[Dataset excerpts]
*** Block opens ***

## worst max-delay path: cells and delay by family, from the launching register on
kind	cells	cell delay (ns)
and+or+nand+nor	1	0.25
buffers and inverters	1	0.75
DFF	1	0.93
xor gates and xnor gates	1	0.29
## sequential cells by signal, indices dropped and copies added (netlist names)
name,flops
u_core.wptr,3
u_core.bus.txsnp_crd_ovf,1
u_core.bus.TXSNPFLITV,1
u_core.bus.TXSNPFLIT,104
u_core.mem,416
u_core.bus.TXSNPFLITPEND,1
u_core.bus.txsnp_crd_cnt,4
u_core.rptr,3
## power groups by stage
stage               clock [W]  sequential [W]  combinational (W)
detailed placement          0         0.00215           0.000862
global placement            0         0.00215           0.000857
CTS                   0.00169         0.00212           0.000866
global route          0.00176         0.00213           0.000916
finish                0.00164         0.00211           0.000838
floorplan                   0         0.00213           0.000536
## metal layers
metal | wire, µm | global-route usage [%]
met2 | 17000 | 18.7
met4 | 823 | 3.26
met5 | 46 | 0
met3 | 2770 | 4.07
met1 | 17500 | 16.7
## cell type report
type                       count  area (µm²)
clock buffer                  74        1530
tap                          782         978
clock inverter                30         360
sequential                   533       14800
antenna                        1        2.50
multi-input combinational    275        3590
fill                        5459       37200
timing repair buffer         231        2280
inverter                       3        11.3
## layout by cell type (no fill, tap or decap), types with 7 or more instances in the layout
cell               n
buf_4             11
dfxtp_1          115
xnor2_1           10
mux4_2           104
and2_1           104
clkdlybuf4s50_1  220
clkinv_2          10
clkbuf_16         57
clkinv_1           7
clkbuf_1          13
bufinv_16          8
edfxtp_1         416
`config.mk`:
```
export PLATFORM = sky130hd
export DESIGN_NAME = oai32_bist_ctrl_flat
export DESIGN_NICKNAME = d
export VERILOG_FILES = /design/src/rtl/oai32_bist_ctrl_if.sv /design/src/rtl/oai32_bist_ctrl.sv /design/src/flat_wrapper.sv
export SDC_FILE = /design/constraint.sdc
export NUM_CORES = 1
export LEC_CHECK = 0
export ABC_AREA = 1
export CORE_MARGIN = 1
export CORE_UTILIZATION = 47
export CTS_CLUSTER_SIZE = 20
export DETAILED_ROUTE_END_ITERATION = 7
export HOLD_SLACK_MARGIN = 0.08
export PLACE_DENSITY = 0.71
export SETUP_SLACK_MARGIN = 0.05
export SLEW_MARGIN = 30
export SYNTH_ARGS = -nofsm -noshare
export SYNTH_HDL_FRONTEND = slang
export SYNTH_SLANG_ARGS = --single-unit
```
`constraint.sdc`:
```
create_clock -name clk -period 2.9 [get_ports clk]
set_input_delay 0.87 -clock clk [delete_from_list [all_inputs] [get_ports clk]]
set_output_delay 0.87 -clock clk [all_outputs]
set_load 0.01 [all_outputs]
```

*** Block closes ***
*** Block opens ***

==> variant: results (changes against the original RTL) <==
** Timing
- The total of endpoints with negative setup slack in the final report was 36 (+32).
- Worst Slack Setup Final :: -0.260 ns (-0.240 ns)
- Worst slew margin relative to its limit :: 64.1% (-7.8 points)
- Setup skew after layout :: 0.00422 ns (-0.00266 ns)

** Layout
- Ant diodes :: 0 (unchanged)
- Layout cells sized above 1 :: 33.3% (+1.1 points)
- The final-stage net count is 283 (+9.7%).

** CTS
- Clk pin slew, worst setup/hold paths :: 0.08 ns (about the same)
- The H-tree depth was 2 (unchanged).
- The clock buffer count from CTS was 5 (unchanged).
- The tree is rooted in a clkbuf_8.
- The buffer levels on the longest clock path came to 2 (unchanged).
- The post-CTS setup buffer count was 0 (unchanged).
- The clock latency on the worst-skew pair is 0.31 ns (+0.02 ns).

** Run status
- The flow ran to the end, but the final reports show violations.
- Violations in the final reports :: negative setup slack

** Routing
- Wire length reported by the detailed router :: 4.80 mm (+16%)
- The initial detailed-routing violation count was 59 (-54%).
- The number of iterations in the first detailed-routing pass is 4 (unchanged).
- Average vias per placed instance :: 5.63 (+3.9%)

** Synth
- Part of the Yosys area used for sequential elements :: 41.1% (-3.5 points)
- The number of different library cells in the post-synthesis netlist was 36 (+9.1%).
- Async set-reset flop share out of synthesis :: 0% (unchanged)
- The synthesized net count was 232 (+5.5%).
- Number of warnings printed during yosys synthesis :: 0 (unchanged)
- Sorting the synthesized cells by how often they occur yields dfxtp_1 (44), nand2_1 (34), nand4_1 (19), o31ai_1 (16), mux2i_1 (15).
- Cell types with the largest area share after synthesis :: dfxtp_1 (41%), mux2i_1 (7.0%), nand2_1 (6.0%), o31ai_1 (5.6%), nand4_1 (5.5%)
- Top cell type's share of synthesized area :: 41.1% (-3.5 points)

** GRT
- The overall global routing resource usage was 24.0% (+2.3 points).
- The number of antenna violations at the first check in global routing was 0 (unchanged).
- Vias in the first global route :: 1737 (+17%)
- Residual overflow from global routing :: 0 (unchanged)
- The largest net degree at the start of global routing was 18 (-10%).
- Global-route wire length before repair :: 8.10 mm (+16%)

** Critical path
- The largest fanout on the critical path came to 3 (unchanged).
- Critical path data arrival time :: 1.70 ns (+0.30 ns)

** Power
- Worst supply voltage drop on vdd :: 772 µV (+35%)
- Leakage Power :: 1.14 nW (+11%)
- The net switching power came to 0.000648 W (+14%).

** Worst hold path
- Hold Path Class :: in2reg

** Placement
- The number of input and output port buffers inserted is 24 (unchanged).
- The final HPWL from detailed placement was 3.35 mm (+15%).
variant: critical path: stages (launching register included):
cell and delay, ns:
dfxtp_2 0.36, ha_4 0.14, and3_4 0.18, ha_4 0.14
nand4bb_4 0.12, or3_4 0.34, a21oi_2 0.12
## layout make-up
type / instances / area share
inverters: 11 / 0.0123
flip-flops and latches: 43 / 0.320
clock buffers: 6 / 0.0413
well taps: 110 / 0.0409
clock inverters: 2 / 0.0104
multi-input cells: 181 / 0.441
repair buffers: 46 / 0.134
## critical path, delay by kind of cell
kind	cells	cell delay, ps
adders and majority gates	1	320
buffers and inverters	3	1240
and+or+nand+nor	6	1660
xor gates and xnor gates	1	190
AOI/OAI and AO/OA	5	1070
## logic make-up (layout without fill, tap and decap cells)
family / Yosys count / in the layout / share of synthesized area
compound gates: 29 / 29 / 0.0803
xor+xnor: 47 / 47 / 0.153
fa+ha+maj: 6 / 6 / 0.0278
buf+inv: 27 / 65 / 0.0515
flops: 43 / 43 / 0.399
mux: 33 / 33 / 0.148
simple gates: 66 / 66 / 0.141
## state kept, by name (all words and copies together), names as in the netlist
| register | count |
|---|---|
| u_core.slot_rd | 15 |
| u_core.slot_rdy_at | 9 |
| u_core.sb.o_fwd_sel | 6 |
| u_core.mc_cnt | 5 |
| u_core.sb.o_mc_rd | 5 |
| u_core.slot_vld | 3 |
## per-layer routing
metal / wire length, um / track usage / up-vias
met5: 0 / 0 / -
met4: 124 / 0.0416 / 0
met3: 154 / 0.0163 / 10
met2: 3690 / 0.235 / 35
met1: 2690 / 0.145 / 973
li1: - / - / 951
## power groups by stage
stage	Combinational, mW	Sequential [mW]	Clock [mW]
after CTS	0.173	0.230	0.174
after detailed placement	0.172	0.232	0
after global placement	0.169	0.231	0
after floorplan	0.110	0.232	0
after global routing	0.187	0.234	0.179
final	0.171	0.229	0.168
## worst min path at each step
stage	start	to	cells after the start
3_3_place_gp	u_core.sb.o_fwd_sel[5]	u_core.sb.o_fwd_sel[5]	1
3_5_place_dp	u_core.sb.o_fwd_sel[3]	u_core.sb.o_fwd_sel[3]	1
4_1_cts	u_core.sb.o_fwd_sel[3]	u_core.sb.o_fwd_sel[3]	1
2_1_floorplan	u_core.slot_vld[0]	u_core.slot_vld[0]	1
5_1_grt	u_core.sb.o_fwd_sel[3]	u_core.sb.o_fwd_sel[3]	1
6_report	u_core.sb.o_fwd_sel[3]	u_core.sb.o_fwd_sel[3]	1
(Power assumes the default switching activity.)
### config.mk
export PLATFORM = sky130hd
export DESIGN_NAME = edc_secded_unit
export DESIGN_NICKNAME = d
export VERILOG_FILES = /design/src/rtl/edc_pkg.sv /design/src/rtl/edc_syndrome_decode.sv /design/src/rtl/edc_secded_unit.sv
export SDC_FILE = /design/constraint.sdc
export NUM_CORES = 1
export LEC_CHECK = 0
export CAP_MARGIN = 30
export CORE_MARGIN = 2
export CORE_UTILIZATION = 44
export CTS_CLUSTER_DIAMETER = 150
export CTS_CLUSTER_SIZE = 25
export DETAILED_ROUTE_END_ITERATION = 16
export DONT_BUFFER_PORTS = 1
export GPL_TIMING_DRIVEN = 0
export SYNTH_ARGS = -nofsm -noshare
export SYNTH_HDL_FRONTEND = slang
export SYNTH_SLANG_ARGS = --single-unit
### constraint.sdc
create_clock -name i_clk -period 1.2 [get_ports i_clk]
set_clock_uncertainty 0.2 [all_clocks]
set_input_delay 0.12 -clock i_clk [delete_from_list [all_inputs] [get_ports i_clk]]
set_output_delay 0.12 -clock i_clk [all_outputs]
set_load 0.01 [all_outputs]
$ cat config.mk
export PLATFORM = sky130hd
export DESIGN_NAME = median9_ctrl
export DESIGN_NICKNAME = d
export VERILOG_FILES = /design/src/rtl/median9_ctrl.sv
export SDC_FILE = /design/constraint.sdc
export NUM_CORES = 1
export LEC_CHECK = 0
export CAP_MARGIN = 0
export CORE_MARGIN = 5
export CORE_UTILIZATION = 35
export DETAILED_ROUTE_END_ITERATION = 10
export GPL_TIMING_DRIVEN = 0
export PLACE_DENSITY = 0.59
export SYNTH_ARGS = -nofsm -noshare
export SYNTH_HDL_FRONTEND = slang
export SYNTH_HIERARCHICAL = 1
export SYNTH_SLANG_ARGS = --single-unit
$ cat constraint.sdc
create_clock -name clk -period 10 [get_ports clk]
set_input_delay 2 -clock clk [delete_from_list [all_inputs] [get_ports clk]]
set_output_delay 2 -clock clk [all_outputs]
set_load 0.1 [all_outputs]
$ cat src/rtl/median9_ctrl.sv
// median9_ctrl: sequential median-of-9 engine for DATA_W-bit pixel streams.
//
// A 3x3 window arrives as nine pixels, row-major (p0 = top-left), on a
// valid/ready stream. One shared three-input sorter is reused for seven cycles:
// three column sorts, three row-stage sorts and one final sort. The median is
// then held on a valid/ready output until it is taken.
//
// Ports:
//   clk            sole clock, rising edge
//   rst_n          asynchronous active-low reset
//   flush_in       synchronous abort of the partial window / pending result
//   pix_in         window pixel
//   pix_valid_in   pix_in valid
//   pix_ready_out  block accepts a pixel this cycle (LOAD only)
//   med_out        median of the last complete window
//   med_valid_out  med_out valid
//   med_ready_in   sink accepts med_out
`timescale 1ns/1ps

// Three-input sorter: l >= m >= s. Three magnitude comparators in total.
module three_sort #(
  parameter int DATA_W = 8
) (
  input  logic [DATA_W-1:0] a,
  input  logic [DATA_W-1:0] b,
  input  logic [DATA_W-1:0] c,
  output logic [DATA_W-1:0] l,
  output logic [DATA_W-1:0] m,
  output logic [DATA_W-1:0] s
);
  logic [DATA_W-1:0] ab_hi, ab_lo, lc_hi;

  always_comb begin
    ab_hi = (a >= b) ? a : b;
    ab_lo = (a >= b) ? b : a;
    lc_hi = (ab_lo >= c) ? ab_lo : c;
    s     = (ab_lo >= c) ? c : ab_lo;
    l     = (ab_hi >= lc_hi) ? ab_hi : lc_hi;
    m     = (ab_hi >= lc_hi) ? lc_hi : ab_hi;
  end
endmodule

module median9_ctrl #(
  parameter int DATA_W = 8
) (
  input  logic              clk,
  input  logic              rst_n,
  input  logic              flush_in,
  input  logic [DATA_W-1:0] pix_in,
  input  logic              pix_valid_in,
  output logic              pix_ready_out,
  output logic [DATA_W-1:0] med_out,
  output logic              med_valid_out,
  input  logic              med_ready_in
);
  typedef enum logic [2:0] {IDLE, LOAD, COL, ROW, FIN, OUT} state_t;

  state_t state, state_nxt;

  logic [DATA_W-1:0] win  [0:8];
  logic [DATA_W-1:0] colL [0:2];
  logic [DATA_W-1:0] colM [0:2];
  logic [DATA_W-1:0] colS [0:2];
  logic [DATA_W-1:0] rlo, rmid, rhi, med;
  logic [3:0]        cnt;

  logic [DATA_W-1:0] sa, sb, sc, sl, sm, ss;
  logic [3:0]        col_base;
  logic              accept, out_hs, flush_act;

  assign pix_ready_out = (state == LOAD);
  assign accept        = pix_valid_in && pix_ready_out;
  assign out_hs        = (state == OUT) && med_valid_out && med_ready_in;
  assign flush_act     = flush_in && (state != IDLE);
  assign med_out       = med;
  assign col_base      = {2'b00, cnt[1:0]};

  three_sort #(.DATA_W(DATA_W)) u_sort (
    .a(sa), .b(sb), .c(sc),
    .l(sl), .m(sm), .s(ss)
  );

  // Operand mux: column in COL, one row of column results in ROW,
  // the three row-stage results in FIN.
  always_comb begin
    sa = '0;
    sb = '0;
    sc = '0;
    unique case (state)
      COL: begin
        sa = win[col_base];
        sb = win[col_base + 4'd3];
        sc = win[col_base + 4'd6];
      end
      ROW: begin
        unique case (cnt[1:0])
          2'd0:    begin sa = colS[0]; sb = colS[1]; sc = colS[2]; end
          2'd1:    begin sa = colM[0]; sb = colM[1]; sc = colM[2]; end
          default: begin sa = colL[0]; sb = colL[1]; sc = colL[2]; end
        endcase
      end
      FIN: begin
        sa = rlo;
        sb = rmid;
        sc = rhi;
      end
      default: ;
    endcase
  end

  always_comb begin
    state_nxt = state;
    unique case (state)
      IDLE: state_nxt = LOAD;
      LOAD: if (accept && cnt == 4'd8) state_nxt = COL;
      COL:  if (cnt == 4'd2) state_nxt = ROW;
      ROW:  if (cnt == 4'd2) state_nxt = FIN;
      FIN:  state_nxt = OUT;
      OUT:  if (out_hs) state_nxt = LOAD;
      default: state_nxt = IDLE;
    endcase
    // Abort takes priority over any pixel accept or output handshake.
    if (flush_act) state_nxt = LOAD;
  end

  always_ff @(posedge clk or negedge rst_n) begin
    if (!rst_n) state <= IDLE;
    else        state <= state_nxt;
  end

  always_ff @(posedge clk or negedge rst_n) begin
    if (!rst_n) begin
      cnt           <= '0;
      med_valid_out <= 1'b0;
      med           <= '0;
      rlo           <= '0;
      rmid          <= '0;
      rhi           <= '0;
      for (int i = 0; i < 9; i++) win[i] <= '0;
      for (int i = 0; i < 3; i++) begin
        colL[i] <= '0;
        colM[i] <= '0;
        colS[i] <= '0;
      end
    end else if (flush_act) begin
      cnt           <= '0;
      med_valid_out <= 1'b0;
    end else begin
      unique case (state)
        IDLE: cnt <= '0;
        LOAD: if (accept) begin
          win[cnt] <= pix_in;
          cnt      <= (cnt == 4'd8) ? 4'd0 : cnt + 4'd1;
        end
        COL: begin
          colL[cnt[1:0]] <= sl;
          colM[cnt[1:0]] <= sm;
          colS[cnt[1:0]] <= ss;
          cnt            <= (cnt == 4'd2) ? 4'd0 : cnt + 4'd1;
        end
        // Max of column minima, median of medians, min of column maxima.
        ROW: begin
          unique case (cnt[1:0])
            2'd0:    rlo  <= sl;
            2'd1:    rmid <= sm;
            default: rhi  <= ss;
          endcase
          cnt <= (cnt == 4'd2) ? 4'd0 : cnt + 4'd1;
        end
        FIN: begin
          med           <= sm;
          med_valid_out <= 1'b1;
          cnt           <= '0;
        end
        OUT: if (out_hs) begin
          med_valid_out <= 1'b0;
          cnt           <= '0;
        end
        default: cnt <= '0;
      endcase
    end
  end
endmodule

*** Block closes ***

* **PROBLEM DETAILS**
Task for the records above: copy every line in which the word "synthesized" occurs.

* **TASK RESULT**
- The synthesized net count was 232 (+5.5%).
- Sorting the synthesized cells by how often they occur yields dfxtp_1 (44), nand2_1 (34), nand4_1 (19), o31ai_1 (16), mux2i_1 (15).
- Top cell type's share of synthesized area :: 41.1% (-3.5 points)
family / Yosys count / in the layout / share of synthesized area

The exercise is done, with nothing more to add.